To answer my research questions, I use a hierarchical linear model specification with random intercept. Hierarchical Linear Models (HLM) are a type of statistical model used in social science research to analyze data that have a hierarchical or nested structure. In this case, students are nested within schools, which are nested within countries. HLM models allow researchers to examine how individual-level and group-level factors interact to affect student outcomes.

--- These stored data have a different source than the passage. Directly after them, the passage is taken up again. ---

File: src/rtl/rpcsr_sticky.sv
module rpcsr_sticky (
    input  logic clk,
    input  logic rst_n,
    input  logic set_i,
    input  logic clr_i,
    output logic flag_o
);

    always_ff @(posedge clk or negedge rst_n) begin
        if (!rst_n) begin
            flag_o <= 1'b0;
        end else if (set_i) begin
            flag_o <= 1'b1;
        end else if (clr_i) begin
            flag_o <= 1'b0;
        end
    end

endmodule

File: src/rtl/rpcsr_status_cap.sv
module rpcsr_status_cap #(
    parameter int LINE_W  = 2,
    parameter int SPEED_W = 2
) (
    input  logic               clk,
    input  logic               rst_n,
    input  logic               phy_connected,
    input  logic               phy_overcurrent,
    input  logic [LINE_W-1:0]  phy_line,
    input  logic [SPEED_W-1:0] phy_speed,
    output logic               conn_q,
    output logic               oc_q,
    output logic [LINE_W-1:0]  line_q,
    output logic [SPEED_W-1:0] speed_q,
    output logic               conn_toggle,
    output logic               oc_toggle,
    output logic               oc_rise
);

    always_ff @(posedge clk or negedge rst_n) begin
        if (!rst_n) begin
            conn_q  <= 1'b0;
            oc_q    <= 1'b0;
            line_q  <= '0;
            speed_q <= '0;
        end else begin
            conn_q  <= phy_connected;
            oc_q    <= phy_overcurrent;
            line_q  <= phy_line;
            speed_q <= phy_speed;
        end
    end

    always_comb begin
        conn_toggle = conn_q ^ phy_connected;
        oc_toggle   = oc_q ^ phy_overcurrent;
        oc_rise     = phy_overcurrent & ~oc_q;
    end

endmodule

File: src/rtl/rpcsr_port_fsm.sv
module rpcsr_port_fsm
    import rpcsr_pkg::*;
(
    input  logic        clk,
    input  logic        rst_n,
    input  logic        rst_req,
    input  logic        conn_q,
    input  logic        phy_conn,
    input  logic        oc_rise,
    input  logic        power_on,
    input  logic        sw_disable,
    output logic        enabled,
    output logic        en_toggle,
    output port_state_e state_o
);

    port_state_e state, nxt;
    logic        drop;

    always_ff @(posedge clk or negedge rst_n) begin
        if (!rst_n) begin
            state <= ST_OFF;
        end else begin
            state <= nxt;
        end
    end

    always_comb begin
        drop = ~phy_conn | oc_rise | ~power_on | sw_disable;
        nxt  = state;
        unique case (state)
            ST_OFF: begin
                if (rst_req) nxt = ST_RESET;
            end
            ST_RESET: begin
                if (!rst_req) nxt = (conn_q && phy_conn) ? ST_ON : ST_OFF;
            end
            ST_ON: begin
                if (drop)         nxt = ST_OFF;
                else if (rst_req) nxt = ST_RESET;
            end
            default: nxt = ST_OFF;
        endcase
    end

    always_comb begin
        enabled   = (state == ST_ON);
        en_toggle = (state == ST_ON) != (nxt == ST_ON);
        state_o   = state;
    end

endmodule

File: src/rtl/rootport_csr.sv
module rootport_csr
    import rpcsr_pkg::*;
(
    input  logic              clk,
    input  logic              rst_n,
    input  logic              csr_wr,
    input  logic [CSR_W-1:0]  csr_wdata,
    output logic [CSR_W-1:0]  csr_rdata,
    input  logic              phy_connected,
    input  logic              phy_overcurrent,
    input  logic [LINE_W-1:0] phy_line,
    input  logic [SPEED_W-1:0] phy_speed,
    output logic              port_power,
    output logic              port_reset,
    output logic              port_suspend,
    output logic              port_resume,
    output logic              port_enabled,
    output logic              port_change_irq
);

    logic               conn_q, oc_q;
    logic [LINE_W-1:0]  line_q;
    logic [SPEED_W-1:0] speed_q;
    logic               conn_toggle, oc_toggle, oc_rise;
    logic               en_toggle;
    port_state_e        fsm_state;
    port_ctl_t          ctl;
    logic [NUM_CHG-1:0] chg_set, chg_clr, chg_flag;

    rpcsr_status_cap #(
        .LINE_W  (LINE_W),
        .SPEED_W (SPEED_W)
    ) u_cap (
        .clk             (clk),
        .rst_n           (rst_n),
        .phy_connected   (phy_connected),
        .phy_overcurrent (phy_overcurrent),
        .phy_line        (phy_line),
        .phy_speed       (phy_speed),
        .conn_q          (conn_q),
        .oc_q            (oc_q),
        .line_q          (line_q),
        .speed_q         (speed_q),
        .conn_toggle     (conn_toggle),
        .oc_toggle       (oc_toggle),
        .oc_rise         (oc_rise)
    );

    rpcsr_port_fsm u_fsm (
        .clk        (clk),
        .rst_n      (rst_n),
        .rst_req    (ctl.preset),
        .conn_q     (conn_q),
        .phy_conn   (phy_connected),
        .oc_rise    (oc_rise),
        .power_on   (ctl.power),
        .sw_disable (csr_wr & csr_wdata[B_EN]),
        .enabled    (port_enabled),
        .en_toggle  (en_toggle),
        .state_o    (fsm_state)
    );

    // software-owned controls
    always_ff @(posedge clk or negedge rst_n) begin
        if (!rst_n) begin
            ctl <= '0;
        end else if (csr_wr) begin
            ctl.resume  <= csr_wdata[B_RESUME];
            ctl.suspend <= csr_wdata[B_SUSPEND];
            ctl.preset  <= csr_wdata[B_PRESET];
            ctl.power   <= csr_wdata[B_POWER];
        end
    end

    always_comb begin
        chg_set            = '0;
        chg_set[CHG_CONN]  = conn_toggle;
        chg_set[CHG_EN]    = en_toggle;
        chg_set[CHG_OC]    = oc_toggle;
    end

    for (genvar gi = 0; gi < NUM_CHG; gi++) begin : g_chg
        assign chg_clr[gi] = csr_wr & csr_wdata[chg_pos(gi)];
        rpcsr_sticky u_flag (
            .clk    (clk),
            .rst_n  (rst_n),
            .set_i  (chg_set[gi]),
            .clr_i  (chg_clr[gi]),
            .flag_o (chg_flag[gi])
        );
    end

    always_comb begin
        csr_rdata = '0;
        csr_rdata[B_CONN]                  = conn_q;
        csr_rdata[B_EN]                    = port_enabled;
        csr_rdata[B_OC]                    = oc_q;
        csr_rdata[B_RESUME]                = ctl.resume;
        csr_rdata[B_SUSPEND]               = ctl.suspend;
        csr_rdata[B_PRESET]                = ctl.preset;
        csr_rdata[B_LINE +: LINE_W]        = line_q;
        csr_rdata[B_POWER]                 = ctl.power;
        csr_rdata[B_SPEED +: SPEED_W]      = conn_q ? speed_q : '0;
        for (int i = 0; i < NUM_CHG; i++) begin
            csr_rdata[chg_pos(i)] = chg_flag[i];
        end
    end

    always_comb begin
        port_power      = ctl.power;
        port_reset      = ctl.preset;
        port_suspend    = ctl.suspend;
        port_resume     = ctl.resume;
        port_change_irq = |chg_flag;
    end

endmodule

File: config.mk
export PLATFORM = sky130hd
export DESIGN_NAME = rootport_csr
export DESIGN_NICKNAME = d
export VERILOG_FILES = /design/src/rtl/rpcsr_pkg.sv /design/src/rtl/rpcsr_sticky.sv /design/src/rtl/rpcsr_status_cap.sv /design/src/rtl/rpcsr_port_fsm.sv /design/src/rtl/rootport_csr.sv
export SDC_FILE = /design/constraint.sdc
export NUM_CORES = 1
export LEC_CHECK = 0
export CAP_MARGIN = 5
export CORE_MARGIN = 4
export CORE_UTILIZATION = 29
export CTS_CLUSTER_DIAMETER = 120
export CTS_CLUSTER_SIZE = 40
export DETAILED_ROUTE_END_ITERATION = 12
export PLACE_DENSITY = 0.86
export SYNTH_ARGS = -nofsm -noshare
export SYNTH_HDL_FRONTEND = slang
export SYNTH_SLANG_ARGS = --single-unit
File: constraint.sdc
create_clock -name clk -period 1.7 [get_ports clk]
set_clock_uncertainty 0.2 [all_clocks]
set_input_delay 0.34 -clock clk [delete_from_list [all_inputs] [get_ports clk]]
set_output_delay 0.34 -clock clk [all_outputs]
set_load 0.02 [all_outputs]
<file path="config.mk">
export PLATFORM = sky130hd
export DESIGN_NAME = rst_pulse_gen
export DESIGN_NICKNAME = d
export VERILOG_FILES = /design/src/rtl/rpg_pkg.sv /design/src/rtl/rpg_dur_reg.sv /design/src/rtl/rpg_arbiter.sv /design/src/rtl/rpg_timer.sv /design/src/rtl/rst_pulse_gen.sv
export SDC_FILE = /design/constraint.sdc
export NUM_CORES = 1
export LEC_CHECK = 0
export BUFFER_PORTS_ARGS = -buffer_cell sky130_fd_sc_hd__buf_2
export CAP_MARGIN = 20
export CORE_MARGIN = 2
export CORE_UTILIZATION = 60
export CTS_BUF_LIST = sky130_fd_sc_hd__clkbuf_16
export DETAILED_ROUTE_END_ITERATION = 16
export PLACE_DENSITY = 0.83
export SLEW_MARGIN = 25
export SYNTH_ARGS = -nofsm -noshare
export SYNTH_HDL_FRONTEND = slang
export SYNTH_SLANG_ARGS = --single-unit
export TNS_END_PERCENT = 100
</file>
<file path="constraint.sdc">
create_clock -name clk -period 7.56 [get_ports clk]
set_input_delay 1.134 -clock clk [delete_from_list [all_inputs] [get_ports clk]]
set_output_delay 1.134 -clock clk [all_outputs]
set_load 0.005 [all_outputs]
</file>
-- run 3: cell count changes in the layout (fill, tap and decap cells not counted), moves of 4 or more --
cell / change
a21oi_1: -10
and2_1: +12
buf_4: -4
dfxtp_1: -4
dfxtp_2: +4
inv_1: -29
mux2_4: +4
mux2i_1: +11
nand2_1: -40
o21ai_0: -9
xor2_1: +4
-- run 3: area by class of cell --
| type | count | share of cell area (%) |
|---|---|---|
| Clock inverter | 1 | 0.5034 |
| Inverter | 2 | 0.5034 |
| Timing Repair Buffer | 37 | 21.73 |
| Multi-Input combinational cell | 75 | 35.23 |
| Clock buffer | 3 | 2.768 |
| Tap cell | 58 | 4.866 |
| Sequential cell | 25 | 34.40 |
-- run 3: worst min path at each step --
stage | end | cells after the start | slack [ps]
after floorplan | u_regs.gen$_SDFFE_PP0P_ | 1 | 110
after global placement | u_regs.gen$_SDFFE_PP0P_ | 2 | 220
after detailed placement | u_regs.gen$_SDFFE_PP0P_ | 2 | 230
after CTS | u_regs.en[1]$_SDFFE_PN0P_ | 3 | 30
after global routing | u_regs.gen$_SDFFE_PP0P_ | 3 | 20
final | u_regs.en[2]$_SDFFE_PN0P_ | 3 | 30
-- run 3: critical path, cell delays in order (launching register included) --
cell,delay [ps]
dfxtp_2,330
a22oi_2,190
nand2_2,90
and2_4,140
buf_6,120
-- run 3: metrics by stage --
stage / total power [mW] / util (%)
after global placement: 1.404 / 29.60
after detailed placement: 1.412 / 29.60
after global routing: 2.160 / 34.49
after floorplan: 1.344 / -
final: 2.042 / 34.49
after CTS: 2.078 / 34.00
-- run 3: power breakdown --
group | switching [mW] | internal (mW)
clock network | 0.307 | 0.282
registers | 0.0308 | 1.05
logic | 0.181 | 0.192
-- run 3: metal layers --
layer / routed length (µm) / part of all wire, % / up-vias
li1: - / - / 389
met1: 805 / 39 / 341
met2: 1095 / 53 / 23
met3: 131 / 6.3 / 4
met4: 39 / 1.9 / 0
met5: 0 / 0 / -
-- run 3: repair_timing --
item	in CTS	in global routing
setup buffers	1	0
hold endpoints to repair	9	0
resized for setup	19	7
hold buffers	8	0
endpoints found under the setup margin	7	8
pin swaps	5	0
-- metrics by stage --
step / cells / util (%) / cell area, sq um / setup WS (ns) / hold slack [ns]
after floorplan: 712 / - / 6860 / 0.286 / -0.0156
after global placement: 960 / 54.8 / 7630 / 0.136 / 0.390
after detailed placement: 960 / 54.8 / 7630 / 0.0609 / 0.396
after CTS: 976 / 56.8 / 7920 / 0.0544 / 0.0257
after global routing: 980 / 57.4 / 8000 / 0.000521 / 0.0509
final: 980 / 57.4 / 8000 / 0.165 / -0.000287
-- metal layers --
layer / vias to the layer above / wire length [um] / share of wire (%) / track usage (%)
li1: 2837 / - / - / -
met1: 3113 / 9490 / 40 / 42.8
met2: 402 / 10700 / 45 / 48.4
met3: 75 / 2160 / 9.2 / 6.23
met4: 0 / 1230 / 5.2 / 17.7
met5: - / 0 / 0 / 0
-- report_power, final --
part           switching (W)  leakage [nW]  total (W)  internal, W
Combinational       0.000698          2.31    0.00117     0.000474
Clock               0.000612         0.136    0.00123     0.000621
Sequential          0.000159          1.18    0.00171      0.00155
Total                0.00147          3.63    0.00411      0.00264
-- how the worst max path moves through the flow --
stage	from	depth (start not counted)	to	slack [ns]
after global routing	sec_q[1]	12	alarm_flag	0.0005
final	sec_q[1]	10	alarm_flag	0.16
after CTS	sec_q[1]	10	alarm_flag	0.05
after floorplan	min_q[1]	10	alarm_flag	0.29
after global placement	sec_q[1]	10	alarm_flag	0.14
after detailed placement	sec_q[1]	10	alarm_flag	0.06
[config.mk]
export PLATFORM = sky130hd
export DESIGN_NAME = sync_serial_master
export DESIGN_NICKNAME = d
export VERILOG_FILES = /design/src/rtl/ssm_pkg.sv /design/src/rtl/ssm_fifo.sv /design/src/rtl/ssm_rate_gen.sv /design/src/rtl/ssm_shift_engine.sv /design/src/rtl/sync_serial_master.sv
export SDC_FILE = /design/constraint.sdc
export NUM_CORES = 1
export LEC_CHECK = 0
export ABC_CLOCK_PERIOD_IN_PS = 5650
export BUFFER_PORTS_ARGS = -buffer_cell sky130_fd_sc_hd__buf_2
export CAP_MARGIN = 20
export CORE_UTILIZATION = 59
export CTS_CLUSTER_SIZE = 24
export DETAILED_ROUTE_END_ITERATION = 8
export GPL_TIMING_DRIVEN = 1
export PLACE_DENSITY = 0.77
export SKIP_CTS_REPAIR_TIMING = 1
export SYNTH_ARGS = -nofsm -noshare
export SYNTH_HDL_FRONTEND = slang
export SYNTH_SLANG_ARGS = --single-unit
[constraint.sdc]
create_clock -name clk -period 5.65 [get_ports clk]
set_input_delay 0.2825 -clock clk [delete_from_list [all_inputs] [get_ports clk]]
set_output_delay 0.2825 -clock clk [all_outputs]
set_load 0.1 [all_outputs]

My dependent variable is a standardized scale of self-efficacy. My main explanatory variable is ICT access which is defined in 5 different ways: (i) insufficient computers at school as reported by principals, (ii) insufficient Internet connection at school as reported by principals, (iii) having access to a computer at home as reported by parents, (iv) having access to a computer either at home or at school, and (v) having Internet access either at home or at school. I also include two stereotype threat variables, one for teachers and another for parents. Finally, I control for family socioeconomic index, parent’s education, student age, and whether the school is in a rural setting.
Findings
I find that ICT access has a heterogenous relationship with students’ math self-efficacy, and that both gender and parents’ stereotype threat play a mediating role. Having insufficient computers at school is associated with -0.40 standard deviations in the self-efficacy scale (p<0.01). Conversely, having access to a computer either at home or at school is positively associated with reported self-efficacy (0.36 s.d., p<0.01). However, having Internet access either at home or at school is negatively associated with reported self-efficacy (0.07 s.d., p<0.01). Additionally, all model specifications indicate that while teachers’ reported stereotype threat is not associated with students’ math self-efficacy, their caregiver’s reported stereotype is negatively associated with their beliefs on their own math abilities (effect ranges from 0.07 to 0.08, p<0.01). Girls also consistently show lower levels of self-efficacy (0.1 s.d., p<0.01).
Conclusion
This research sheds light on the gender disparities in math attitudes and their link to technology access and stereotype threat in Latin America. As the global movement for gender equality gains momentum, this study contributes to the broader understanding of protesting through evidence-based research. Armed with insights into the influence of technology access and stereotype threat on student’s beliefs about their own abilities, educators, policymakers, and activists can work together to advocate for equitable and supportive learning environments, paving the way for greater gender diversity and representation in STEM fields.